• _DESCRIPTION OF THE TASK_: Where the records appear below, transcribe them exactly, leaving none out.

• _MATERIAL PROVIDED_:
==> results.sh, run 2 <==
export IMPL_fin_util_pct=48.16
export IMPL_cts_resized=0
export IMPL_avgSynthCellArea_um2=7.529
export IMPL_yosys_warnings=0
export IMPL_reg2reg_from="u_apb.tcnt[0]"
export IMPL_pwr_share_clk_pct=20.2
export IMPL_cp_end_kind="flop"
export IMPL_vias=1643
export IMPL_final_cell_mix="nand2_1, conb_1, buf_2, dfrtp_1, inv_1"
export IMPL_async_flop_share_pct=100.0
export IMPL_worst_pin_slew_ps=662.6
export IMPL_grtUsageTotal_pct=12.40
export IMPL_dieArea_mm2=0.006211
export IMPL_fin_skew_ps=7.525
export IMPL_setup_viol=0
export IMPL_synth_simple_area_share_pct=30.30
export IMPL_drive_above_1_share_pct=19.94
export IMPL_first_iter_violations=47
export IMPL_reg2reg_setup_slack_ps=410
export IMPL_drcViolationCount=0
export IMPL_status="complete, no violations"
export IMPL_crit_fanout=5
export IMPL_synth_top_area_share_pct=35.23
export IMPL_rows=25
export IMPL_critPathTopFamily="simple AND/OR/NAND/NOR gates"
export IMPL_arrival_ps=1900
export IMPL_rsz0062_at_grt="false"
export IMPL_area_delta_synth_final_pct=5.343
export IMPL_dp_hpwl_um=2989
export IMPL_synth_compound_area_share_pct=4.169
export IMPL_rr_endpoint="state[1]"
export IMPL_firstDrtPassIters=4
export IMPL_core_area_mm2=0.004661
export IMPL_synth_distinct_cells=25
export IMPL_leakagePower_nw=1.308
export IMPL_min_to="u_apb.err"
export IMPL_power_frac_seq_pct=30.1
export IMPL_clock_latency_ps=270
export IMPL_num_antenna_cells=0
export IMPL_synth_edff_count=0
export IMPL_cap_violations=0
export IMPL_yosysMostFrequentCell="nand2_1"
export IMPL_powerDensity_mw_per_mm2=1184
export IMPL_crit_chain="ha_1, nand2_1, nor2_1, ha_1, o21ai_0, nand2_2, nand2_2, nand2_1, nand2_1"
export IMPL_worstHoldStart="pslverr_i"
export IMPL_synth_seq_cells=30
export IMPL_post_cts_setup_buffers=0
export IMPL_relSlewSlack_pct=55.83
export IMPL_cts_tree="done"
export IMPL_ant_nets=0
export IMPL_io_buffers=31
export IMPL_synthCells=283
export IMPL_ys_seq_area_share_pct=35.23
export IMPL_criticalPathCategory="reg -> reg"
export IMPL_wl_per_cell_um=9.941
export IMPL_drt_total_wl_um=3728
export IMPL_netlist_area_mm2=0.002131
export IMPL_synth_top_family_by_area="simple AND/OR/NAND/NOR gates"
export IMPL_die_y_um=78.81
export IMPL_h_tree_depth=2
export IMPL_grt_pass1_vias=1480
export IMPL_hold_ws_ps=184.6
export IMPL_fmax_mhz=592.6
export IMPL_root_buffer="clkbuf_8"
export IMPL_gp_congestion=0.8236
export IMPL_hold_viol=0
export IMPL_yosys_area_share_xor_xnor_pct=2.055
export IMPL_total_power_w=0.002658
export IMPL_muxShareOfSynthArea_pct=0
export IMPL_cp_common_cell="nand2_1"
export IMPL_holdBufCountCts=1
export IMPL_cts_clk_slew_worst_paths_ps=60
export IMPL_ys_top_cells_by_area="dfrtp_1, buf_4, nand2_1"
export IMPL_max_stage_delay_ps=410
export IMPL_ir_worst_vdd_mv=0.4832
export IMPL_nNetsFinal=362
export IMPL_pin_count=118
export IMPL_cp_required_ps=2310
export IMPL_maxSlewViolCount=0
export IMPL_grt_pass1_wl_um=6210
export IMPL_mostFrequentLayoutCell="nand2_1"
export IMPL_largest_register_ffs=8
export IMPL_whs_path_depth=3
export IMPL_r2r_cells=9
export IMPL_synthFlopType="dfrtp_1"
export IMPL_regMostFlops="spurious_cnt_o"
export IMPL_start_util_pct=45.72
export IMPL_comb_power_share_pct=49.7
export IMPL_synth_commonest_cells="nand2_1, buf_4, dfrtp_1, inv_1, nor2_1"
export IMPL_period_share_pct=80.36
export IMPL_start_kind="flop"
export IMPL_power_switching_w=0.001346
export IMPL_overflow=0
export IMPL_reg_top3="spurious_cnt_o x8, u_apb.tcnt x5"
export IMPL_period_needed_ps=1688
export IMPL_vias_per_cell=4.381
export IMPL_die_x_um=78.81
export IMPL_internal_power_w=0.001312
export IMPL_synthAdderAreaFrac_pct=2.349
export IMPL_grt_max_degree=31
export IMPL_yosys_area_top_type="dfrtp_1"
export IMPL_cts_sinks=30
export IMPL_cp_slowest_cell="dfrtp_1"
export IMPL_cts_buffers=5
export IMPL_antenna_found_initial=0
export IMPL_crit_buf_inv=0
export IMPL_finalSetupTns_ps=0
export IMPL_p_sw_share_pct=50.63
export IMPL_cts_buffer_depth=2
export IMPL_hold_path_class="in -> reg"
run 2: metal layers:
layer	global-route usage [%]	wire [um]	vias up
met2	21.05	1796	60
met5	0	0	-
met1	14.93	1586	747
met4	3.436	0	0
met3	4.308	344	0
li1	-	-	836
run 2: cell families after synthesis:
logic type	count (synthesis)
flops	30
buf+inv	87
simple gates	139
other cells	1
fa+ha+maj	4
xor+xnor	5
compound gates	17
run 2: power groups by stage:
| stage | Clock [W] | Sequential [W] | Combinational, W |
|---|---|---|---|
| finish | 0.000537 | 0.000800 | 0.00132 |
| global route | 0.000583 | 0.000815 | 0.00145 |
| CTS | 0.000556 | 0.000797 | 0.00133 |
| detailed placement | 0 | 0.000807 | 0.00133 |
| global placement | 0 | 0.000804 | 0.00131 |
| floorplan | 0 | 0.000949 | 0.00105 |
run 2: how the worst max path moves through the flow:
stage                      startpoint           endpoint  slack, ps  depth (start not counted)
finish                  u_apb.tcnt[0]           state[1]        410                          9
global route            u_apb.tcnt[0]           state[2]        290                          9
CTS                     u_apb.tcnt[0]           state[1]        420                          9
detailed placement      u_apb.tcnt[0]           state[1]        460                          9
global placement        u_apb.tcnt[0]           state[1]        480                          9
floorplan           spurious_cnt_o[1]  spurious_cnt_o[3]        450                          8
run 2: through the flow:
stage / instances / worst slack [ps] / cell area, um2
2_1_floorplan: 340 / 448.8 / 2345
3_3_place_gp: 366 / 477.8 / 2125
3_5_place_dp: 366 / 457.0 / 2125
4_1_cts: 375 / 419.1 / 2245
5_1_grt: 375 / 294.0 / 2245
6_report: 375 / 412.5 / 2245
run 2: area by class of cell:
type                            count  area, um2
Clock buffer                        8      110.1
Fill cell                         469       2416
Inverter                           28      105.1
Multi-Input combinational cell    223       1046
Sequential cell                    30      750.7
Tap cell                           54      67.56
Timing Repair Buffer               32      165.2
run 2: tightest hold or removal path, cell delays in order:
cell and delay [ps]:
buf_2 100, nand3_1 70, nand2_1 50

• _EXPECTED OUTPUT_:
==> results.sh, run 2 <==
export IMPL_fin_util_pct=48.16
export IMPL_cts_resized=0
export IMPL_avgSynthCellArea_um2=7.529
export IMPL_yosys_warnings=0
export IMPL_reg2reg_from="u_apb.tcnt[0]"
export IMPL_pwr_share_clk_pct=20.2
export IMPL_cp_end_kind="flop"
export IMPL_vias=1643
export IMPL_final_cell_mix="nand2_1, conb_1, buf_2, dfrtp_1, inv_1"
export IMPL_async_flop_share_pct=100.0
export IMPL_worst_pin_slew_ps=662.6
export IMPL_grtUsageTotal_pct=12.40
export IMPL_dieArea_mm2=0.006211
export IMPL_fin_skew_ps=7.525
export IMPL_setup_viol=0
export IMPL_synth_simple_area_share_pct=30.30
export IMPL_drive_above_1_share_pct=19.94
export IMPL_first_iter_violations=47
export IMPL_reg2reg_setup_slack_ps=410
export IMPL_drcViolationCount=0
export IMPL_status="complete, no violations"
export IMPL_crit_fanout=5
export IMPL_synth_top_area_share_pct=35.23
export IMPL_rows=25
export IMPL_critPathTopFamily="simple AND/OR/NAND/NOR gates"
export IMPL_arrival_ps=1900
export IMPL_rsz0062_at_grt="false"
export IMPL_area_delta_synth_final_pct=5.343
export IMPL_dp_hpwl_um=2989
export IMPL_synth_compound_area_share_pct=4.169
export IMPL_rr_endpoint="state[1]"
export IMPL_firstDrtPassIters=4
export IMPL_core_area_mm2=0.004661
export IMPL_synth_distinct_cells=25
export IMPL_leakagePower_nw=1.308
export IMPL_min_to="u_apb.err"
export IMPL_power_frac_seq_pct=30.1
export IMPL_clock_latency_ps=270
export IMPL_num_antenna_cells=0
export IMPL_synth_edff_count=0
export IMPL_cap_violations=0
export IMPL_yosysMostFrequentCell="nand2_1"
export IMPL_powerDensity_mw_per_mm2=1184
export IMPL_crit_chain="ha_1, nand2_1, nor2_1, ha_1, o21ai_0, nand2_2, nand2_2, nand2_1, nand2_1"
export IMPL_worstHoldStart="pslverr_i"
export IMPL_synth_seq_cells=30
export IMPL_post_cts_setup_buffers=0
export IMPL_relSlewSlack_pct=55.83
export IMPL_cts_tree="done"
export IMPL_ant_nets=0
export IMPL_io_buffers=31
export IMPL_synthCells=283
export IMPL_ys_seq_area_share_pct=35.23
export IMPL_criticalPathCategory="reg -> reg"
export IMPL_wl_per_cell_um=9.941
export IMPL_drt_total_wl_um=3728
export IMPL_netlist_area_mm2=0.002131
export IMPL_synth_top_family_by_area="simple AND/OR/NAND/NOR gates"
export IMPL_die_y_um=78.81
export IMPL_h_tree_depth=2
export IMPL_grt_pass1_vias=1480
export IMPL_hold_ws_ps=184.6
export IMPL_fmax_mhz=592.6
export IMPL_root_buffer="clkbuf_8"
export IMPL_gp_congestion=0.8236
export IMPL_hold_viol=0
export IMPL_yosys_area_share_xor_xnor_pct=2.055
export IMPL_total_power_w=0.002658
export IMPL_muxShareOfSynthArea_pct=0
export IMPL_cp_common_cell="nand2_1"
export IMPL_holdBufCountCts=1
export IMPL_cts_clk_slew_worst_paths_ps=60
export IMPL_ys_top_cells_by_area="dfrtp_1, buf_4, nand2_1"
export IMPL_max_stage_delay_ps=410
export IMPL_ir_worst_vdd_mv=0.4832
export IMPL_nNetsFinal=362
export IMPL_pin_count=118
export IMPL_cp_required_ps=2310
export IMPL_maxSlewViolCount=0
export IMPL_grt_pass1_wl_um=6210
export IMPL_mostFrequentLayoutCell="nand2_1"
export IMPL_largest_register_ffs=8
export IMPL_whs_path_depth=3
export IMPL_r2r_cells=9
export IMPL_synthFlopType="dfrtp_1"
export IMPL_regMostFlops="spurious_cnt_o"
export IMPL_start_util_pct=45.72
export IMPL_comb_power_share_pct=49.7
export IMPL_synth_commonest_cells="nand2_1, buf_4, dfrtp_1, inv_1, nor2_1"
export IMPL_period_share_pct=80.36
export IMPL_start_kind="flop"
export IMPL_power_switching_w=0.001346
export IMPL_overflow=0
export IMPL_reg_top3="spurious_cnt_o x8, u_apb.tcnt x5"
export IMPL_period_needed_ps=1688
export IMPL_vias_per_cell=4.381
export IMPL_die_x_um=78.81
export IMPL_internal_power_w=0.001312
export IMPL_synthAdderAreaFrac_pct=2.349
export IMPL_grt_max_degree=31
export IMPL_yosys_area_top_type="dfrtp_1"
export IMPL_cts_sinks=30
export IMPL_cp_slowest_cell="dfrtp_1"
export IMPL_cts_buffers=5
export IMPL_antenna_found_initial=0
export IMPL_crit_buf_inv=0
export IMPL_finalSetupTns_ps=0
export IMPL_p_sw_share_pct=50.63
export IMPL_cts_buffer_depth=2
export IMPL_hold_path_class="in -> reg"
run 2: metal layers:
layer	global-route usage [%]	wire [um]	vias up
met2	21.05	1796	60
met5	0	0	-
met1	14.93	1586	747
met4	3.436	0	0
met3	4.308	344	0
li1	-	-	836
run 2: cell families after synthesis:
logic type	count (synthesis)
flops	30
buf+inv	87
simple gates	139
other cells	1
fa+ha+maj	4
xor+xnor	5
compound gates	17
run 2: power groups by stage:
| stage | Clock [W] | Sequential [W] | Combinational, W |
|---|---|---|---|
| finish | 0.000537 | 0.000800 | 0.00132 |
| global route | 0.000583 | 0.000815 | 0.00145 |
| CTS | 0.000556 | 0.000797 | 0.00133 |
| detailed placement | 0 | 0.000807 | 0.00133 |
| global placement | 0 | 0.000804 | 0.00131 |
| floorplan | 0 | 0.000949 | 0.00105 |
run 2: how the worst max path moves through the flow:
stage                      startpoint           endpoint  slack, ps  depth (start not counted)
finish                  u_apb.tcnt[0]           state[1]        410                          9
global route            u_apb.tcnt[0]           state[2]        290                          9
CTS                     u_apb.tcnt[0]           state[1]        420                          9
detailed placement      u_apb.tcnt[0]           state[1]        460                          9
global placement        u_apb.tcnt[0]           state[1]        480                          9
floorplan           spurious_cnt_o[1]  spurious_cnt_o[3]        450                          8
run 2: through the flow:
stage / instances / worst slack [ps] / cell area, um2
2_1_floorplan: 340 / 448.8 / 2345
3_3_place_gp: 366 / 477.8 / 2125
3_5_place_dp: 366 / 457.0 / 2125
4_1_cts: 375 / 419.1 / 2245
5_1_grt: 375 / 294.0 / 2245
6_report: 375 / 412.5 / 2245
run 2: area by class of cell:
type                            count  area, um2
Clock buffer                        8      110.1
Fill cell                         469       2416
Inverter                           28      105.1
Multi-Input combinational cell    223       1046
Sequential cell                    30      750.7
Tap cell                           54      67.56
Timing Repair Buffer               32      165.2
run 2: tightest hold or removal path, cell delays in order:
cell and delay [ps]:
buf_2 100, nand3_1 70, nand2_1 50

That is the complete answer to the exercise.